GEBRUIKSHANDLEIDING F106.7 / F106.7A / F156.7 / F156.7A Machine in bedrijf nemen Inbedrijfname dagelijks Voor de dagelijkse inbedrijfname de werkzaamheden van het onderhoudsschema “T” uitvoeren. Zie ook “Inspectie-en onderhoudsschema's”.
De motor starten De motor uitsluitend starten terwijl u op de bestuurderstoel zit.

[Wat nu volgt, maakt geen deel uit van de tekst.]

<file path="src/rtl/u8_ccc_lock_rstgen.sv">
// Reset generator for fabric logic clocked by the CCC global clock: holds RST_N low until the
// PLL LOCK has been stable long enough, and tracks lock losses seen while running.
module u8_ccc_lock_rstgen #(
    parameter int unsigned LOCK_STABLE_CYCLES = 4096,
    parameter int unsigned RST_MIN_CYCLES     = 16
) (
    input  logic       CLK,
    input  logic       ARST_N,
    input  logic       LOCK,
    input  logic       CLR_STKY,
    output logic       RST_N,
    output logic       READY,
    output logic       LOCK_LOST_STKY,
    output logic [7:0] LOCK_LOST_CNT
);

    typedef enum logic [1:0] {
        StWaitLock,
        StStable,
        StRun,
        StLost
    } state_e;

    // One shared counter: stability count in StStable, hold count in StLost.
    localparam logic [15:0] STABLE_LAST = 16'(LOCK_STABLE_CYCLES - 1);
    localparam logic [15:0] HOLD_LAST   = 16'(RST_MIN_CYCLES - 1);

    logic [1:0]  sync_q;
    logic        lock_s;
    state_e      state_q, state_d;
    logic [15:0] cnt_q, cnt_d;
    logic        lost_evt;
    logic        rst_n_q;
    logic        ready_q;
    logic        stky_q, stky_d;
    logic [7:0]  lost_cnt_q, lost_cnt_d;

    // LOCK is asynchronous to CLK; nothing else may look at it.
    always_ff @(posedge CLK or negedge ARST_N) begin
        if (!ARST_N) begin
            sync_q <= 2'b00;
        end else begin
            sync_q <= {sync_q[0], LOCK};
        end
    end

    assign lock_s = sync_q[1];

    always_comb begin
        state_d  = state_q;
        cnt_d    = cnt_q;
        lost_evt = 1'b0;
        case (state_q)
            StWaitLock: begin
                if (lock_s) begin
                    state_d = StStable;
                    cnt_d   = '0;
                end
            end
            StStable: begin
                if (!lock_s) begin
                    state_d = StWaitLock;
                    cnt_d   = '0;
                end else if (cnt_q == STABLE_LAST) begin
                    state_d = StRun;
                    cnt_d   = '0;
                end else begin
                    cnt_d = cnt_q + 16'd1;
                end
            end
            StRun: begin
                if (!lock_s) begin
                    state_d  = StLost;
                    cnt_d    = '0;
                    lost_evt = 1'b1;
                end
            end
            StLost: begin
                if (cnt_q == HOLD_LAST) begin
                    state_d = StWaitLock;
                    cnt_d   = '0;
                end else begin
                    cnt_d = cnt_q + 16'd1;
                end
            end
            default: begin
                state_d = StWaitLock;
                cnt_d   = '0;
            end
        endcase
    end

    // A lock loss on the same edge as a clear request keeps the flag set.
    always_comb begin
        stky_d     = stky_q;
        lost_cnt_d = lost_cnt_q;
        if (lost_evt) begin
            stky_d = 1'b1;
            if (lost_cnt_q != 8'hFF) begin
                lost_cnt_d = lost_cnt_q + 8'd1;
            end
        end else if (CLR_STKY) begin
            stky_d = 1'b0;
        end
    end

    always_ff @(posedge CLK or negedge ARST_N) begin
        if (!ARST_N) begin
            state_q    <= StWaitLock;
            cnt_q      <= '0;
            rst_n_q    <= 1'b0;
            ready_q    <= 1'b0;
            stky_q     <= 1'b0;
            lost_cnt_q <= '0;
        end else begin
            state_q    <= state_d;
            cnt_q      <= cnt_d;
            rst_n_q    <= (state_d == StRun);
            ready_q    <= (state_d == StRun);
            stky_q     <= stky_d;
            lost_cnt_q <= lost_cnt_d;
        end
    end

    assign RST_N          = rst_n_q;
    assign READY          = ready_q;
    assign LOCK_LOST_STKY = stky_q;
    assign LOCK_LOST_CNT  = lost_cnt_q;

endmodule

</file>
<file path="config.mk">
export PLATFORM = sky130hd
export DESIGN_NAME = u8_ccc_lock_rstgen
export DESIGN_NICKNAME = d
export VERILOG_FILES = /design/src/rtl/u8_ccc_lock_rstgen.sv
export SDC_FILE = /design/constraint.sdc
export NUM_CORES = 1
export LEC_CHECK = 0
export BUFFER_PORTS_ARGS = -buffer_cell sky130_fd_sc_hd__buf_2
export CAP_MARGIN = 0
export CORE_MARGIN = 2
export CORE_UTILIZATION = 30
export DETAILED_ROUTE_END_ITERATION = 8
export GPL_TIMING_DRIVEN = 1
export SKIP_LAST_GASP = 1
export SLEW_MARGIN = 20
export SYNTH_ARGS = -nofsm -noshare
export SYNTH_HDL_FRONTEND = slang
export SYNTH_SLANG_ARGS = --single-unit
</file>
<file path="constraint.sdc">
create_clock -name CLK -period 4.3 [get_ports CLK]
set_clock_uncertainty 0.15 [all_clocks]
set_input_delay 0 -clock CLK [delete_from_list [all_inputs] [get_ports CLK]]
set_output_delay 0 -clock CLK [all_outputs]
set_load 0.02 [all_outputs]
</file>
==> results.sh <==
export IMPL_gp_congestion=0.776
export IMPL_core_um2=4790
export IMPL_cts_resized=0
export IMPL_yosys_area_share_simple_pct=20.5
export IMPL_power_static_leakage_nw=0.791
export IMPL_numPortBuffers=14
export IMPL_ios=15
export IMPL_hpwl_mm=2.00
export IMPL_grt_util_all_layers_pct=12.1
export IMPL_rsz0062_at_grt="false"
export IMPL_status="completed"
export IMPL_root_buffer="clkbuf_8"
export IMPL_final_antenna_net_count=0
export IMPL_relSlewSlack_pct=43.7
export IMPL_tritoncts="done"
export IMPL_drt_pass1_iterations=4
export IMPL_grt_pass1_vias=1060
export IMPL_die_h_um=75.1
export IMPL_fin_crit_sh_pct=58.3
export IMPL_area_growth_pct=15.2
export IMPL_finalSetupTns_ns=0
export IMPL_antenna_cells=0
export IMPL_irDropWorstVdd_mv=0.221
export IMPL_cp_arrival_ns=2.53
export IMPL_cts_made_buffers=5
export IMPL_clk_path_buf_depth=2
export IMPL_nNetsFinal=175
export IMPL_start_util_pct=31.7
export IMPL_dp_cells=226
export IMPL_synth_distinct_cells=38
export IMPL_synth_top_family_by_area="simple AND/OR/NAND/NOR gates"
export IMPL_clock_sinks=30
export IMPL_ys_seq_area_share_pct=49.5
export IMPL_finalMaxSlewViolations=0
export IMPL_syn_inst=152
export IMPL_wl_per_cell_um=12.5
export IMPL_avgSynthCellArea_um2=9.97
export IMPL_crit_fanout=26
export IMPL_dieArea_um2=5640
export IMPL_fmax_ghz=0.399
export IMPL_drt_iter0_markers=81
export IMPL_htreeDepth=2
export IMPL_routed_wl_mm=2.96
export IMPL_critPathCaptureType="register"
export IMPL_overflow=0
export IMPL_ys_warn_count=0
export IMPL_grt_max_degree=31
export IMPL_synthAdderAreaFrac_pct=1.65
export IMPL_antenna_found_initial=0
export IMPL_grt_first_pass_wirelength_mm=5.07
export IMPL_powerDensity_nw_per_um2=367
export IMPL_maxCapViolations=0
export IMPL_synth_nets=158
export IMPL_drive_above_1_share_pct=14.8
export IMPL_rows=25
export IMPL_worst_pin_slew_ns=0.838
export IMPL_holdCritPathClass="in2async"
export IMPL_syn_area_um2=1520
export IMPL_crit_type="reg2reg"
export IMPL_clk_pin_slew_ns=0.07
export IMPL_vias=1205
export IMPL_drc=0
export IMPL_die_x_um=75.1
export IMPL_utilization_pct=36.5
export IMPL_yosys_area_share_xor_xnor_pct=5.20
export IMPL_instances_no_fill=236
export IMPL_cp_required_ns=4.32
export IMPL_clkLatencyLatePin_ns=0.28
export IMPL_setup_violations=0
export IMPL_synth_mux_area_fraction_pct=0.743
export IMPL_worst_setup_path_start_kind="register"
export IMPL_hold_violations=0
export IMPL_min_period_ns=2.51
export IMPL_synth_seq_cells=30
export IMPL_synth_compound_area_share_pct=19.2
export IMPL_post_cts_buffers=0
export IMPL_via_per_inst=5.11
[stage by stage]
step | hold slack (ns) | power, W | setup WS (ns) | area [um2]
2_1_floorplan | -0.446 | 0.000410 | 2.07 | 1520
3_3_place_gp | -0.0743 | 0.000435 | 1.83 | 1640
3_5_place_dp | -0.0714 | 0.000435 | 1.80 | 1640
4_1_cts | 0.163 | 0.000648 | 1.79 | 1750
5_1_grt | 0.194 | 0.000685 | 1.62 | 1750
6_report | 0.135 | 0.000641 | 1.79 | 1750
[placed cells by master (no fill, tap or decap), types with 6 or more instances in the layout]
cell	n
nand2_1	11
nor2_1	9
nand4_1	6
xnor2_1	6
a22o_1	6
nand3_1	11
a31oi_1	7
buf_2	14
o21ai_0	8
a21oi_1	7
dfrtp_1	30
--- src/rtl/dffrsnq_pipe.sv ---
// Purpose: DEPTH-stage valid/ready register pipeline with sync reset, sync set and a full-width scan chain.
// Latency: DEPTH cycles from input presentation to Q_VLD on an empty pipe; 1 word/cycle sustained.
// Backpressure: Q_RDY low stalls only the valid run at the output end; bubbles behind it keep collapsing.
module dffrsnq_pipe #(
    parameter int               WIDTH   = 8,
    parameter int               DEPTH   = 4,
    parameter logic [WIDTH-1:0] SET_VAL = {WIDTH{1'b1}}
) (
    input  logic                       CLK,
    input  logic                       RN,
    input  logic                       SETN,
    input  logic                       SE,
    input  logic                       SI,
    output logic                       SO,
    input  logic [WIDTH-1:0]           D,
    input  logic                       D_VLD,
    output logic                       D_RDY,
    output logic [WIDTH-1:0]           Q,
    output logic                       Q_VLD,
    input  logic                       Q_RDY,
    output logic [$clog2(DEPTH+1)-1:0] OCC
);

    localparam int OW = $clog2(DEPTH + 1);
    localparam int NB = WIDTH * DEPTH;

    if (WIDTH < 1 || WIDTH > 64 || DEPTH < 2 || DEPTH > 16) begin : g_param_chk
        $error("dffrsnq_pipe: WIDTH must be 1..64 and DEPTH 2..16");
    end

    logic [DEPTH-1:0][WIDTH-1:0] data_q;
    logic [DEPTH-1:0][WIDTH-1:0] data_d;
    logic [DEPTH-1:0]            vld_q;
    logic [DEPTH-1:0]            vld_d;
    logic [DEPTH-1:0]            adv;
    logic [OW-1:0]               occ_q;
    logic [OW-1:0]               occ_d;
    logic [NB-1:0]               chain;
    logic                        run_full;
    logic                        in_xfer;

    // Stage i can move only if some stage at or beyond it is empty, or the
    // output end is draining; scanning down from the output avoids a
    // self-referencing ripple through adv[].
    always_comb begin
        adv      = '0;
        run_full = 1'b1;
        for (int i = DEPTH - 1; i >= 0; i--) begin
            run_full = run_full & vld_q[i];
            adv[i]   = Q_RDY | ~run_full;
        end
    end

    assign D_RDY   = adv[0] & ~SE & RN & SETN;
    assign in_xfer = D_VLD & D_RDY;
    assign chain   = data_q;

    always_comb begin
        data_d = data_q;
        vld_d  = vld_q;
        if (!SETN) begin
            data_d = {DEPTH{SET_VAL}};
        end else if (SE) begin
            // data_q flattens with stage 0 bit 0 at the LSB, so one left
            // shift walks every bit along the chain towards SO.
            data_d = {chain[NB-2:0], SI};
        end else begin
            if (adv[0]) begin
                data_d[0] = D;
                vld_d[0]  = in_xfer;
            end
            for (int i = 1; i < DEPTH; i++) begin
                if (adv[i]) begin
                    data_d[i] = data_q[i-1];
                    vld_d[i]  = vld_q[i-1];
                end
            end
        end
    end

    always_comb begin
        occ_d = '0;
        for (int i = 0; i < DEPTH; i++) begin
            occ_d = occ_d + OW'(vld_d[i]);
        end
    end

    always_ff @(posedge CLK) begin
        if (!RN) begin
            data_q <= '0;
            vld_q  <= '0;
            occ_q  <= '0;
        end else begin
            data_q <= data_d;
            vld_q  <= vld_d;
            occ_q  <= occ_d;
        end
    end

    assign Q     = data_q[DEPTH-1];
    assign Q_VLD = vld_q[DEPTH-1] & ~SE;
    assign SO    = data_q[DEPTH-1][WIDTH-1];
    assign OCC   = occ_q;

endmodule

--- config.mk ---
export PLATFORM = sky130hd
export DESIGN_NAME = dffrsnq_pipe
export DESIGN_NICKNAME = d
export VERILOG_FILES = /design/src/rtl/dffrsnq_pipe.sv
export SDC_FILE = /design/constraint.sdc
export NUM_CORES = 1
export LEC_CHECK = 0
export ABC_AREA = 1
export ABC_CLOCK_PERIOD_IN_PS = 2200
export CAP_MARGIN = 20
export CORE_MARGIN = 1.5
export CORE_UTILIZATION = 50
export DETAILED_ROUTE_END_ITERATION = 6
export GPL_ROUTABILITY_DRIVEN = 1
export HOLD_SLACK_MARGIN = 0.05
export PLACE_DENSITY = 0.76
export SYNTH_ARGS = -nofsm -noshare
export SYNTH_HDL_FRONTEND = slang
export SYNTH_SLANG_ARGS = --single-unit
--- constraint.sdc ---
create_clock -name CLK -period 2.2 [get_ports CLK]
set_input_delay 0.44 -clock CLK [delete_from_list [all_inputs] [get_ports CLK]]
set_output_delay 0.44 -clock CLK [all_outputs]
set_load 0.02 [all_outputs]
==> results of run 1 <==
## state kept, by name, indices dropped and copies added, names as in the netlist
signal  flops
vld_q       4
Q           8
OCC         3
chain      24
## layout by cell type (no fill, tap or decap)
master / n
dlygate4sd2_1: 6
nor2_2: 3
fa_1: 1
o21ai_0: 10
nand2_1: 99
inv_4: 1
clkbuf_8: 6
nand3_1: 56
a31oi_1: 1
inv_1: 34
inv_2: 2
nand4_1: 1
nand2_4: 4
dfxtp_1: 39
clkinv_2: 1
nand2_2: 1
nor2_4: 3
a21oi_1: 9
buf_4: 21
clkdlybuf4s50_1: 22
nor2_1: 61
nand3_2: 1
nor2_8: 2
ha_1: 2
and3_1: 1
## critical path, cell delays in order
cell and delay (ps):
dlygate4sd2_1 270, buf_4 160, nor2_8 130, nand2_4 60, and3_1 180, fa_1 480, inv_1 40, ha_1 170
ha_1 260, nand2_1 70, inv_1 50
## per-stage QoR
stage | instance area, µm² | utilization | setup WS, ps | hold slack [ps] | std cells
global placement | 2620 | 0.597 | -396 | 511 | 432
floorplan | 2300 | - | 7.35 | 479 | 359
CTS | 2700 | 0.616 | 97.6 | 540 | 439
detailed placement | 2620 | 0.597 | -442 | 519 | 432
global route | 2700 | 0.616 | 29.3 | 563 | 439
finish | 2700 | 0.616 | 91.7 | 537 | 439
## final timing paths
| path | start | endpoint | slack [ps] | cells after the start |
|---|---|---|---|---|
| hold / removal | vld_q[1]$_SDFF_PN0_ | vld_q[2]$_SDFF_PN0_ | 540 | 2 |
| setup reg to reg | vld_q[3]$_SDFF_PN0_ | OCC[1]$_SDFF_PN0_ | 140 | 11 |
| hold reg to reg | vld_q[1]$_SDFF_PN0_ | vld_q[2]$_SDFF_PN0_ | 540 | 2 |
| setup / recovery | SE | OCC[1]$_SDFF_PN0_ | 90 | 11 |
## where the power goes
part           internal (W)  total, W  switching, W  leakage, nW
logic              0.000116  0.000265      0.000149        0.986
clock network      0.000246  0.000504      0.000258       0.0470
registers          0.000753  0.000786     0.0000339        0.325
total               0.00111   0.00156      0.000440         1.36
## logic make-up after synthesis
| family | after synthesis |
|---|---|
| compound gates | 20 |
| flops | 39 |
| simple gates | 232 |
| buf+inv | 65 |
| fa+ha+maj | 3 |
## cell type report
class	instances	area, µm²
clock buffers	6	82.6
clock inverters	1	5.00
fillers	433	1690
inverters	37	141
multi-input cells	255	1190
flip-flops and latches	39	781
well taps	52	65.1
repair buffers	49	430
## metal layers
metal | vias up | track usage | part of all wire
met5 | - | 0 | 0
met4 | 0 | 0.0964 | 0.013
met3 | 7 | 0.0470 | 0.046
met2 | 59 | 0.370 | 0.46
met1 | 966 | 0.272 | 0.48
li1 | 1157 | - | -
==> summary.md, run 1 <==
| Metric | Value |
|---|---|
| Port bufs | 28 |
| Worst EP required | 2390 ps |
| GRT Total Usage | 0.220 |
| Critical path class | input port to register |
| Post-synth ARST share | 0 |
| TritonRoute pass-1 iters | 4 |
| Most frequent cell after synthesis | nand2_1 |
| CTS root buf | clkbuf_8 |
| Tmin final | 2110 ps |
| Outcome | finished clean |
| CTS H-tree lvls | 2 |
| Total number of yosys warnings | 0 |
| Die height | 70.6 µm |
| PwrDens | 576 mW/mm² |
| TritonCTS Buffers | 5 |
| Drt initial violations | 126 |
| Synth cell count leaders | 99 x nand2_1, 61 x nor2_1, 57 x nand3_1 |
| Post-Synthesis Cells | 359 |
| Setup bufs post-CTS | 0 |
| Synth Area in Compound Gates | 0.0443 |
| Clock Tree Buf Depth | 2 |
| Full die area | 0.00499 mm² |
| Skew final | 3.47 ps |
| Area grow syn2layout | 18.1% |
| Number of routed nets with antenna violations | 0 |
| Hold Vio Cnt, Final | 0 |
| Detailed Place HPWL | 3330 µm |
| Diodes inserted | 0 |
| Post-synth top flop | dfxtp_1 |
| Layout cells sized above 1 | 0.116 |
| Avg Inst Size Synth | 6.37 µm² |
| Distinct cell type count after synthesis | 24 |
| Simple-Gate Fraction of Synth Area | 0.454 |
| Largest fanout on the critical path | 4 |
| Post-Synth Adder-Cell Area | 0.0197 |
| Number of synthesized register bits | 39 |
| Largest family of logic cells by synthesized area | simple AND/OR/NAND/NOR gates |
| Top post-synthesis cells by area | dfxtp_1 34%, nand2_1 16%, nand3_1 12%, nor2_1 10%, inv_1 5.6% |
| Routed WL per cell | 11.4 µm |
| Largest area contributor in the netlist | dfxtp_1 |
| Initial Util | 0.521 |
| XOR/XNOR Fraction of Synth Area | 0 |
| Synth top area share | 0.342 |
| Maximum clock frequency | 474 MHz |
| Sink Count | 39 |
| Max-Cap Viols | 0 |
| Setup TNS | 0 ps |
| Fin crit share | 0.958 |
| Startpoint Class | input port |
| First-pass GRT wire length | 8980 µm |
| LEAKAGE | 1.36 nW |
| DRC | 0 |
| Worst-Margin Slew | 355 ps |
| Final nets | 405 |
| Total Power | 0.00156 W |
| Clk_lat worst skew | 290 ps |
| Via count | 2189 |
| Mux contribution to synthesized area | 0 |
| Slew margin rel. | 0.763 |
| Final Setup Violations | 0 |
| Final WL | 5010 µm |
| Max-slew violation count | 0 |
| Number of flops mapped to enable cells by yosys | 0 |
| Vias/cell | 4.99 |
| HP Class | register to register |
| Row count | 24 |
| Worst setup EP type | register |
| Synthesized cell area | 0.00229 mm² |
| Post-synthesis sequential area ratio | 0.342 |
| Vias in the first global route | 2061 |
| Die width | 70.6 µm |
| Maximum vdd drop | 0.000302 V |
| Initial antenna violation count | 0 |
| Remaining global-route overflow | 0 |
| Post-CTS Hold Buffers | 0 |
| IO Pins | 29 |
| CP Data Arrival Time | 2300 ps |
| Syn nets | 377 |
| CTS tree | done |
| RSZ-0062 raised after global routing | no |
| CTS resizes | 6 |
| Total core area | 0.00438 mm² |
| GPL Wtd Cong | 0.883 |
| Worst-path clk slew | 80 ps |
| Largest net degree at the start of global routing | 34 |
No activity file was read; power rests on OpenSTA's default activity.
==> inputs of run 2 (changes only) <==
CORE_UTILIZATION = 45   (was 50)
PLACE_DENSITY = 0.7   (was 0.76)
==> run 2 against run 1 <==
Compared with the run above:
- sequential share of layout area shrank 0.78 points
- core utilization shrank 4.0 points
- register-to-register slack gained 20 ps
- critical endpoint unchanged
- clock power grew 27%
- highest routed layer unchanged
- first-iteration DRC count shrank 18%
- wire length grew 1.4%
- combinational power is essentially flat
- cell area grew 2.8%
- critical path type unchanged
- critical path depth is the same
- largest power group unchanged
- sequential power is essentially flat
==> summary.md, run 2 (synthesis results as in run 1) <==
| Metric | Value |
|---|---|
| Worst EP required | 2400 ps (about the same) |
| CTS tree | done |
| PwrDens | 611 mW/mm² (+6.1%) |
| Core Util, Final | 0.576 (-0.0397) |
| Port bufs | 28 (unchanged) |
| Diodes inserted | 0 (unchanged) |
| GRT Total Usage | 0.207 (-0.0129) |
| Number of routed nets with antenna violations | 0 (unchanged) |
| Layout cells sized above 1 | 0.125 (+0.00904) |
| Clk_lat worst skew | 300 ps (about the same) |
| Final Setup Violations | 0 (unchanged) |
| CP cell instances | dlygate4sd2_1 > buf_4 > nor2_8 > nand2_4 > and3_1 > fa_1 > inv_1 > ha_1 > ha_1 > nand2_1 > inv_1 |
| Initial antenna violation count | 0 (unchanged) |
| Detailed Place HPWL | 3460 µm (+3.9%) |
| Sw Share | 0.269 (-0.0142) |
| Routed WL per cell | 11.1 µm (-2.8%) |
| LEAKAGE | 1.39 nW (+2.7%) |
| Worst setup margin | 100 ps (+8.67 ps) |
| HP Class | input port to register |
| CTS root buf | clkbuf_8 |
| Tmin final | 2100 ps (-8.67 ps) |
| Area grow syn2layout | 21.3% |
| Crit path max-delay family | adder cells |
| CTS H-tree lvls | 2 (unchanged) |
| Internal | 0.00124 W (+11%) |
| Clk pwr share | 0.377 (+0.053) |
| Max FFs per register | 24 (unchanged) |
| Initial Util | 0.475 (-0.0469) |
| Most frequent cells in the layout | 99 x nand2_1, 61 x nor2_1, 56 x nand3_1, 39 x dfxtp_1, 34 x inv_1 |
| Slowest CP cell | fa_1 |
| Fin crit share | 0.954 (-0.00394) |
| Skew final | 6.55 ps (+3.08 ps) |
| Vias/cell | 4.84 (-2.8%) |
| Startpoint Class | input port |
| TritonCTS Buffers | 5 (unchanged) |
| Max-Cap Viols | 0 (unchanged) |
| Total core area | 0.00482 mm² (+9.9%) |
| CP Data Arrival Time | 2300 ps (about the same) |
| Fill count | 498 (+15%) |
| Hold Vio Cnt, Final | 0 (unchanged) |
| Largest fanout on the critical path | 3 (-1) |
| Via count | 2219 (+1.4%) |
| Final WL | 5080 µm (+1.4%) |
| Pre-CTS WS | -445 ps (-3.17 ps) |
| Die width | 74.3 µm (+5.2%) |
| Commonest non-fill, non-tap cell in the layout | nand2_1 |
| Sink Count | 39 (unchanged) |
| Critical path buffer and inverter count | 4 (unchanged) |
| TritonRoute pass-1 iters | 4 (unchanged) |
| Max-slew violation count | 0 (unchanged) |
| Die height | 74.3 µm (+5.2%) |
| Row count | 25 (+4.2%) |
| Remaining global-route overflow | 0 (unchanged) |
| Critical path class | input port to register |
| Final nets | 408 (+0.74%) |
| Full die area | 0.00552 mm² (+11%) |
| Sw power | 0.000456 W (+3.6%) |
| Setup bufs post-CTS | 0 (unchanged) |
| Maximum vdd drop | 0.000351 V (+16%) |
| Clock Tree Buf Depth | 2 (unchanged) |
| Outcome | finished clean |
| Slowest Stage Delay on Critical Path | 480 ps (about the same) |
| Total Power | 0.00170 W (+9.0%) |
| DRC | 0 (unchanged) |
| Slew margin rel. | 0.745 (-0.0175) |
| GPL Wtd Cong | 0.773 (-13%) |
| Vias in the first global route | 2006 (-2.7%) |
| IO Pins | 29 (unchanged) |
| Worst-Margin Slew | 381 ps (+26.1 ps) |
| Maximum clock frequency | 476 MHz (+0.41%) |
| Drt initial violations | 103 (-18%) |
| Largest net degree at the start of global routing | 35 (+2.9%) |
| Worst-path clk slew | 70 ps (about the same) |
| Combinational Power Share | 0.158 (-0.012) |
| Sequential power share | 0.464 (-0.042) |
| First-pass GRT wire length | 8910 µm (-0.77%) |
| Worst setup EP type | register |
| RSZ-0062 raised after global routing | no |
-- run 2: through the flow --
step | hold WS, ps | instances | instance area (µm²) | TNS (ps)
floorplan | 479 | 359 | 2300 | 0
global route | 556 | 458 | 2770 | 0
finish | 520 | 458 | 2770 | 0
CTS | 529 | 458 | 2770 | 0
global placement | 518 | 450 | 2660 | -1530
detailed placement | 521 | 450 | 2660 | -1610
-- run 2: worst min-delay path, delay by kind of cell --
| kind | cells | cell delay, ps |
|---|---|---|
| buffers and inverters | 3 | 310 |
| AND/OR/NAND/NOR | 1 | 40 |
-- run 2: worst paths after layout --
path / startpoint / to / slack [ps] / cells past startpoint
setup / recovery: SE / OCC[1]$_SDFF_PN0_ / 100 / 11
hold / removal: RN / OCC[1]$_SDFF_PN0_ / 520 / 4
setup reg to reg: vld_q[1]$_SDFF_PN0_ / OCC[1]$_SDFF_PN0_ / 160 / 11
hold reg to reg: vld_q[1]$_SDFF_PN0_ / vld_q[2]$_SDFF_PN0_ / 530 / 2
-- run 2: cell type report --
cell class,count,area (µm²),area share
Clock buffer,6,82.6,0.0298
Inverter,37,141,0.0510
Clock inverter,2,35.0,0.0126
Sequential cell,39,781,0.281
Multi-Input combinational cell,255,1190,0.430
Tap cell,67,83.8,0.0302
Timing Repair Buffer,52,457,0.165
-- run 2: timing repair --
| action | in CTS | in global routing |
|---|---|---|
| pin swaps | 2 | 0 |
| resized for setup | 5 | 1 |
| hold buffers | 0 | 0 |
| setup endpoints to repair | 4 | 1 |
-- run 2: metal layers --
| metal | vias up | global-route usage | part of all wire | wire [µm] |
|---|---|---|---|---|
| met5 | - | 0 | 0 | 0 |
| met4 | 0 | 0.0808 | 0.015 | 76 |
| met3 | 7 | 0.0366 | 0.040 | 204 |
| met2 | 49 | 0.334 | 0.45 | 2270 |
| met1 | 1002 | 0.276 | 0.50 | 2520 |
| li1 | 1161 | - | - | - |
-- run 2: power by group through the flow --
stage	Clock (W)	Combinational, W	Sequential [W]
after floorplan	0	0.000196	0.000796
after CTS	0.000650	0.000270	0.000787
after detailed placement	0	0.000272	0.000804
after global routing	0.000677	0.000306	0.000794
final	0.000640	0.000268	0.000787
after global placement	0	0.000269	0.000803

Alvorens de motor te starten, controleren of alle bedieningselementen in de neutrale stand staan en of de parkeerrem niet losgezet is (op het display letten). De motor niet in afgesloten ruimtes laten draaien. Ervoor zorgen dat er voldoende ventilatie aanwezig is.
48
40001409.00-nl
Voordat de tractor gestart wordt, dienen de volgende punten gecontroleerd te worden. Zie ook “Onderhoudsschema T” en het hoofdstuk “Inspectie en onderhoud“. 1. Het oliepeil in de motorkrukkast en de transmissie controleren. 2. De koelwaterstand (in de winter antivriesmiddel) controleren. 3. Het vloeistofpeil in de accu's controleren (indien deze niet onderhoudsvrij zijn) 4. Het brandstofsysteem, het koelsysteem en op lekken van motorolie controleren. 5. V-snaar van de wisselstroomdynamo controleren. 6. Controleren of de banden de juiste luchtdruk hebben (zie hoofdstuk “Bandenspanning toegestane banden“).